In 1833, a team of about 8,000 people began to attack the capital of Thai Nguyen Province. The main group of attackers was the Chinese miners from neighboring mines, which led by Nong Van Van. In response to the uprising, Nguyen government announced the closure of all mines in the northern region. In the early days, the government did not successfully defend the rebel attacks. In August, the Nong Van Van's troop occupied the citadel of Cao Bang Province. In mid-October and early-November, a large rebel force pressed hard on the provincial citadel of Thái Nguyên. Chinese miners from Linh Nham mine participated in the battle in Thai Nguyen.
At the end of 1833, the rebel was basically suppressed. Throughout 1834 and 1835, Nông Văn Vân, fled to the home of his second wife in Zhen'an prefecture, was pursued by Nguyễn troops. Thousands of Chinese miners participated in this rebellion, and afterward, they said that it was Nong Van Van and his subordinate forced them to involve. During and after Nong Van Van's uprising, miners and residents, both Chinese and Vietnamese, kept crossing the border into China to escape from the war.
Qing government was very cautious about this rebellion. Because both sides of the conflict are Vietnamese, the Qing government refused to be involved in the conflict, even though the Qing army had gathered in the border area to prevent conflicts from spreading into Chinese territory. Qing refused to intervene militarily into areas under Nguyễn control that Chinese troops. At the same time, the Qing court prevented Nguyễn troops from coming into Chinese territory, even for the sole purpose of pursuing rebel forces.

== After the 1830s ==
The death of Nong Van Van brought to a close the widespread uprising launched under his leadership and other tribal chieftains in the borderland. Nominally, the failure of this uprising was a victory for the Nguyen court of controlling the mining in the northern uplands. In reality, the court's victory was short-lived. Through the rest of the 1830s, the total number of operative mines remained around 30 to 40. In 1840, out of twenty-seven gold mine sites in northern Vietnam, only nine were still in operation; the remaining eighteen sites had been sealed shut. Out of ten silver mine sites; only seven were still active, with three having been abandoned.
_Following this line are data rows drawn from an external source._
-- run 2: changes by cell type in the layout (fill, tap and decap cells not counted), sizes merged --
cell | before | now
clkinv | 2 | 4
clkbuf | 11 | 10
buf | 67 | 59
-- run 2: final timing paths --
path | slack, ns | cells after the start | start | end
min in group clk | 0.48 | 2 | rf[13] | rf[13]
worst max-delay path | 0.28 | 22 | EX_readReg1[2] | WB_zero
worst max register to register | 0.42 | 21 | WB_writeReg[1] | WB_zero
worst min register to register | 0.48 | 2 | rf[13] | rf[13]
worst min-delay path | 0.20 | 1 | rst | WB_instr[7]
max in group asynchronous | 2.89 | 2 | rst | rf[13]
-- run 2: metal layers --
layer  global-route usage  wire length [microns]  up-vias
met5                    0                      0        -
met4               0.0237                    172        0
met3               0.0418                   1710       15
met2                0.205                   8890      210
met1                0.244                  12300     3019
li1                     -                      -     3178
==> src/rtl/wb_retire_trace.sv <==
// Retirement trace FIFO behind WB: captures retiring records, drains them over valid/ready, and counts drops on overflow.
// Optional per-record cycle stamp is enabled with `define WB_TRACE_STAMP_EN.
module wb_retire_trace #(
  parameter int PC_W    = 24,
  parameter int INSTR_W = 24,
  parameter int DATA_W  = 24,
  parameter int GP_W    = 4,
  parameter int DEPTH   = 16,
  parameter int DROP_W  = 8
) (
  input  logic                     iw_clk,
  input  logic                     iw_rst_n,
  input  logic                     iw_wb_valid,
  input  logic [PC_W-1:0]          iw_wb_pc,
  input  logic [INSTR_W-1:0]       iw_wb_instr,
  input  logic                     iw_wb_gp_we,
  input  logic [GP_W-1:0]          iw_wb_tgt_gp,
  input  logic [DATA_W-1:0]        iw_wb_result,
  input  logic                     iw_clr,
  output logic                     ow_tr_valid,
  input  logic                     iw_tr_ready,
  output logic [PC_W-1:0]          ow_tr_pc,
  output logic [INSTR_W-1:0]       ow_tr_instr,
  output logic                     ow_tr_gp_we,
  output logic [GP_W-1:0]          ow_tr_tgt_gp,
  output logic [DATA_W-1:0]        ow_tr_result,
`ifdef WB_TRACE_STAMP_EN
  output logic [31:0]              ow_tr_stamp,
`endif
  output logic [$clog2(DEPTH):0]   ow_count,
  output logic                     ow_overflow,
  output logic [DROP_W-1:0]        ow_drops
);

  localparam int AW = $clog2(DEPTH);
  localparam int CW = AW + 1;
`ifdef WB_TRACE_STAMP_EN
  localparam int REC_W = PC_W + INSTR_W + 1 + GP_W + DATA_W + 32;
`else
  localparam int REC_W = PC_W + INSTR_W + 1 + GP_W + DATA_W;
`endif

  logic [REC_W-1:0]  mem_q [DEPTH];
  logic [AW-1:0]     wr_ptr_q, wr_ptr_d, rd_ptr_q, rd_ptr_d;
  logic [CW-1:0]     count_q, count_d;
  logic              overflow_q, overflow_d;
  logic [DROP_W-1:0] drops_q, drops_d;
  logic              valid_q, valid_d;
  logic [REC_W-1:0]  head_q, head_d;
  logic [REC_W-1:0]  wb_rec_s;
  logic              push_s, pop_s, drop_s;

`ifdef WB_TRACE_STAMP_EN
  logic [31:0] stamp_q, stamp_d;

  always_comb begin
    stamp_d = stamp_q + 32'd1;
  end

  // Free-running stamp; deliberately untouched by iw_clr.
  always_ff @(posedge iw_clk or negedge iw_rst_n) begin
    if (!iw_rst_n) begin
      stamp_q <= 32'd0;
    end else begin
      stamp_q <= stamp_d;
    end
  end

  assign wb_rec_s = {iw_wb_pc, iw_wb_instr, iw_wb_gp_we, iw_wb_tgt_gp, iw_wb_result, stamp_q};
  assign {ow_tr_pc, ow_tr_instr, ow_tr_gp_we, ow_tr_tgt_gp, ow_tr_result, ow_tr_stamp} = head_q;
`else
  assign wb_rec_s = {iw_wb_pc, iw_wb_instr, iw_wb_gp_we, iw_wb_tgt_gp, iw_wb_result};
  assign {ow_tr_pc, ow_tr_instr, ow_tr_gp_we, ow_tr_tgt_gp, ow_tr_result} = head_q;
`endif

  assign ow_tr_valid = valid_q;
  assign ow_count    = count_q;
  assign ow_overflow = overflow_q;
  assign ow_drops    = drops_q;

  always_comb begin
    pop_s      = valid_q && iw_tr_ready;
    push_s     = iw_wb_valid && ((count_q < CW'(DEPTH)) || pop_s);
    drop_s     = iw_wb_valid && !push_s;
    wr_ptr_d   = wr_ptr_q;
    rd_ptr_d   = rd_ptr_q;
    count_d    = count_q;
    overflow_d = overflow_q;
    drops_d    = drops_q;
    if (iw_clr) begin
      wr_ptr_d   = '0;
      rd_ptr_d   = '0;
      count_d    = '0;
      overflow_d = 1'b0;
      drops_d    = '0;
    end else begin
      if (push_s) begin
        wr_ptr_d = wr_ptr_q + AW'(1);
      end else begin
        wr_ptr_d = wr_ptr_q;
      end
      if (pop_s) begin
        rd_ptr_d = rd_ptr_q + AW'(1);
      end else begin
        rd_ptr_d = rd_ptr_q;
      end
      case ({push_s, pop_s})
        2'b10:   count_d = count_q + CW'(1);
        2'b01:   count_d = count_q - CW'(1);
        default: count_d = count_q;
      endcase
      if (drop_s) begin
        overflow_d = 1'b1;
        if (drops_q != '1) begin
          drops_d = drops_q + DROP_W'(1);
        end else begin
          drops_d = drops_q;
        end
      end else begin
        overflow_d = overflow_q;
        drops_d    = drops_q;
      end
    end
  end

  // The head register is the next head: the incoming record when it lands at the read slot, else RAM.
  always_comb begin
    valid_d = (count_d != '0);
    if (!iw_clr && push_s && (rd_ptr_d == wr_ptr_q)) begin
      head_d = wb_rec_s;
    end else if (count_d != '0) begin
      head_d = mem_q[rd_ptr_d];
    end else begin
      head_d = head_q;
    end
  end

  // Record storage; contents need no reset.
  always_ff @(posedge iw_clk) begin
    if (push_s && !iw_clr) begin
      mem_q[wr_ptr_q] <= wb_rec_s;
    end
  end

  // Control state and registered head record.
  always_ff @(posedge iw_clk or negedge iw_rst_n) begin
    if (!iw_rst_n) begin
      wr_ptr_q   <= '0;
      rd_ptr_q   <= '0;
      count_q    <= '0;
      overflow_q <= 1'b0;
      drops_q    <= '0;
      valid_q    <= 1'b0;
      head_q     <= '0;
    end else begin
      wr_ptr_q   <= wr_ptr_d;
      rd_ptr_q   <= rd_ptr_d;
      count_q    <= count_d;
      overflow_q <= overflow_d;
      drops_q    <= drops_d;
      valid_q    <= valid_d;
      head_q     <= head_d;
    end
  end

endmodule
### src/rtl/mips_pkg.sv
// Shared definitions for the 5-stage MIPS pipeline control:
// opcodes, hazard FSM states and control-bundle bit positions.
package mips_pkg;

  localparam logic [5:0] RTYPE = 6'b000000;
  localparam logic [5:0] LW    = 6'b100011;
  localparam logic [5:0] SW    = 6'b101011;
  localparam logic [5:0] BEQ   = 6'b000100;
  localparam logic [5:0] NOP   = 6'b100000;

  localparam int M_BRANCH   = 2;
  localparam int M_MEMREAD  = 1;
  localparam int M_MEMWRITE = 0;

  typedef enum logic [1:0] {
    RUN,
    LD_STALL,
    MEM_WAIT,
    BR_FLUSH
  } hz_state_t;

  // One of the five opcodes the decoder understands.
  function automatic logic op_legal(input logic [5:0] op);
    logic r;
    r = 1'b0;
    case (op)
      RTYPE, LW, SW, BEQ, NOP: r = 1'b1;
      default:                 r = 1'b0;
    endcase
    return r;
  endfunction

  // Opcodes that read rt as a source operand.
  function automatic logic op_reads_rt(input logic [5:0] op);
    logic r;
    r = 1'b0;
    case (op)
      RTYPE, SW, BEQ: r = 1'b1;
      default:        r = 1'b0;
    endcase
    return r;
  endfunction

endpackage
Emperor Minh Menh continued to stimulate mining activities through direct management by the state. In his proposal, the state provided the capital, sent officials to the mines and hired the labors. However, these measures did not receive the expected results. After two attempts, the total amount of silver produced by the state-operated mines was only 8 taels, 7 coppers at the Tong Tinh mine and 10 taels, 5 coppers at the Nhan Son mine; the state had thus incurred a loss of over 100 strings in a short time. With such wretched results, Emperor Minh Menh ordered work to be stopped at both mines and returned them to receivership by private individuals again. The government later released restrictions on the operation of mines by individuals and local officials like mid-1700s. Minh Menh was forced to resume the old management model of receivership for tax collection. However, none of them played a role. The prosperity of the mining industry in northern Vietnam had passed. After half a century of war and chaotic management, the mining industry has been destined to decline.